*** Begin section ***

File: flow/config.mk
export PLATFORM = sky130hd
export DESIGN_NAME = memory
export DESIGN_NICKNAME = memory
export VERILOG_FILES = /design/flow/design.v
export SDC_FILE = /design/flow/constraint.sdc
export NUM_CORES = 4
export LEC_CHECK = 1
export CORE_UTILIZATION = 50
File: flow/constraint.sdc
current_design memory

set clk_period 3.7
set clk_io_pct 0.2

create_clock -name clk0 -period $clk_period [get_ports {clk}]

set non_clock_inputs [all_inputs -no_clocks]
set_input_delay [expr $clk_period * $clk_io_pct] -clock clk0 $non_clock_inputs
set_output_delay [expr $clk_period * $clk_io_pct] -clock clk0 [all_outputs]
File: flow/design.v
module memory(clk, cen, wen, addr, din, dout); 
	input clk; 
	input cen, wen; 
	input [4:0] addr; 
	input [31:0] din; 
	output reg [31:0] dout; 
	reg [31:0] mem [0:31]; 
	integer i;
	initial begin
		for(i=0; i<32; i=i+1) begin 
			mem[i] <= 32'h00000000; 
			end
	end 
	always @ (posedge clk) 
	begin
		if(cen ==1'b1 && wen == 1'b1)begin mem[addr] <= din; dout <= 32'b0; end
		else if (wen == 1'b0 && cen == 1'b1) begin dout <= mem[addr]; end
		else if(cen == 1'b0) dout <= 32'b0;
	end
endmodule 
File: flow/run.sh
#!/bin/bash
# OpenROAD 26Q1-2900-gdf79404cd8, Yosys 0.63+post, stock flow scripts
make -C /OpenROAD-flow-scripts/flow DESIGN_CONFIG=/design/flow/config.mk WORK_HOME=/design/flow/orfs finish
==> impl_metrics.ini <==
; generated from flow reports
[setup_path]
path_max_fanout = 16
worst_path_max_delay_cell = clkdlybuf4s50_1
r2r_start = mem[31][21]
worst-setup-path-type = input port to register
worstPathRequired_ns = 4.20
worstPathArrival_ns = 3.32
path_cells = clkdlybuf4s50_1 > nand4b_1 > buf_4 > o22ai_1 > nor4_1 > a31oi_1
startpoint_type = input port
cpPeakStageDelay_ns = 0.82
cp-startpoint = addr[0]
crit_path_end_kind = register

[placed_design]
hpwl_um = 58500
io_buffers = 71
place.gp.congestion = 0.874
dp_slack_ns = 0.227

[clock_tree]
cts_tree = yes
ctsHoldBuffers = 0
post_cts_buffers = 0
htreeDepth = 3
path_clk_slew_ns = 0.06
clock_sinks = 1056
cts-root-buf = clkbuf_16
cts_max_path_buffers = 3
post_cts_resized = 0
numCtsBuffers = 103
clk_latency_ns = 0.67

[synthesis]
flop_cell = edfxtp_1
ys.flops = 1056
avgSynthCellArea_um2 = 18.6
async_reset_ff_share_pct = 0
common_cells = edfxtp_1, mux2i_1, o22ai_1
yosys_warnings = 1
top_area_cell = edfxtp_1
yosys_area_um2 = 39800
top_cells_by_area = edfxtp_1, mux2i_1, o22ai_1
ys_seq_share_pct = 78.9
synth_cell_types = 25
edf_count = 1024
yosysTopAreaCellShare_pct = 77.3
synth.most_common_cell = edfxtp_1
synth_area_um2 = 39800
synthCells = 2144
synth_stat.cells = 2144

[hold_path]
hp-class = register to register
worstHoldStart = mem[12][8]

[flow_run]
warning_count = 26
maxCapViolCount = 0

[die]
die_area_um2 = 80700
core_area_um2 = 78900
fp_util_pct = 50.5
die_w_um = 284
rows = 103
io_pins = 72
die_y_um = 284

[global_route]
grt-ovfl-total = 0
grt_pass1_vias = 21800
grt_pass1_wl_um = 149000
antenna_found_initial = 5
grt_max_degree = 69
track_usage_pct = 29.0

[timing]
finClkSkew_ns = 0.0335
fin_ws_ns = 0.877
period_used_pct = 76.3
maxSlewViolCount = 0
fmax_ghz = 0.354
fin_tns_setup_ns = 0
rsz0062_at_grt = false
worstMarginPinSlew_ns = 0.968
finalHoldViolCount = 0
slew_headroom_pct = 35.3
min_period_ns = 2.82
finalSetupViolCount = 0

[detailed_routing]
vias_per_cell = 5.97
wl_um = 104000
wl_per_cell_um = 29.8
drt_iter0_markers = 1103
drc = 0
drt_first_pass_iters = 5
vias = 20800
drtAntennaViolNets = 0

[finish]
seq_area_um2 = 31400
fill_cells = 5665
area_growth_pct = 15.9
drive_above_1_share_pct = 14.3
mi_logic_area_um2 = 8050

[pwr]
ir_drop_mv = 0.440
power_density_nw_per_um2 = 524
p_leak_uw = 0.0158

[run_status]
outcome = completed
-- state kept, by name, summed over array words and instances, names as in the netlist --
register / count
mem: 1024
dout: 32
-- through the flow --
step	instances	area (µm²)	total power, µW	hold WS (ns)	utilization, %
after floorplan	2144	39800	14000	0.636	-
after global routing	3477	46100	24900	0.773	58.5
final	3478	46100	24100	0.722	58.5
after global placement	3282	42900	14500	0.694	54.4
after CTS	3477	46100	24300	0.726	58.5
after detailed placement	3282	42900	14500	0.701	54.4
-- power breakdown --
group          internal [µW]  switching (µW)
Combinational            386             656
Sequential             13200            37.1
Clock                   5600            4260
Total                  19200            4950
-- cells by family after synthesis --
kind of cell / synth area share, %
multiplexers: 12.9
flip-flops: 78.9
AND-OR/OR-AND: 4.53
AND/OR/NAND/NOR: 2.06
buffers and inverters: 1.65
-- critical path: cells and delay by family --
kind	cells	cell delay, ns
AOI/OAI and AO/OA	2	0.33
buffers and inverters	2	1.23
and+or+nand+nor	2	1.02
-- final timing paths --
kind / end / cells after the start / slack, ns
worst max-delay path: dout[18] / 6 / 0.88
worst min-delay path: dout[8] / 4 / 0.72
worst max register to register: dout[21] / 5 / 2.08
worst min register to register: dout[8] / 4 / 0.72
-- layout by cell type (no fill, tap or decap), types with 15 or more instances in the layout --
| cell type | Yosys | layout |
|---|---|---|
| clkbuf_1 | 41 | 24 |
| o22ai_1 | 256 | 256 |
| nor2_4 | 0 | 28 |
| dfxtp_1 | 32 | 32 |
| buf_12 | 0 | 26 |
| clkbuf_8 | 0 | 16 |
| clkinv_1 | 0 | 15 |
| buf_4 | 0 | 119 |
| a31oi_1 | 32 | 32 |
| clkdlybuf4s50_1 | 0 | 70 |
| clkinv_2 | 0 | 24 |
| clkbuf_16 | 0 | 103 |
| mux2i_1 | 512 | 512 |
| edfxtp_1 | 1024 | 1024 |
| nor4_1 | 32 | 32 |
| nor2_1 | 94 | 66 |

*** End section ***

**AIM OF THE EXERCISE**
Lines in the listing above that contain the word "expr" must be copied; leave out the rest.

**REPLY**
set_input_delay [expr $clk_period * $clk_io_pct] -clock clk0 $non_clock_inputs
set_output_delay [expr $clk_period * $clk_io_pct] -clock clk0 [all_outputs]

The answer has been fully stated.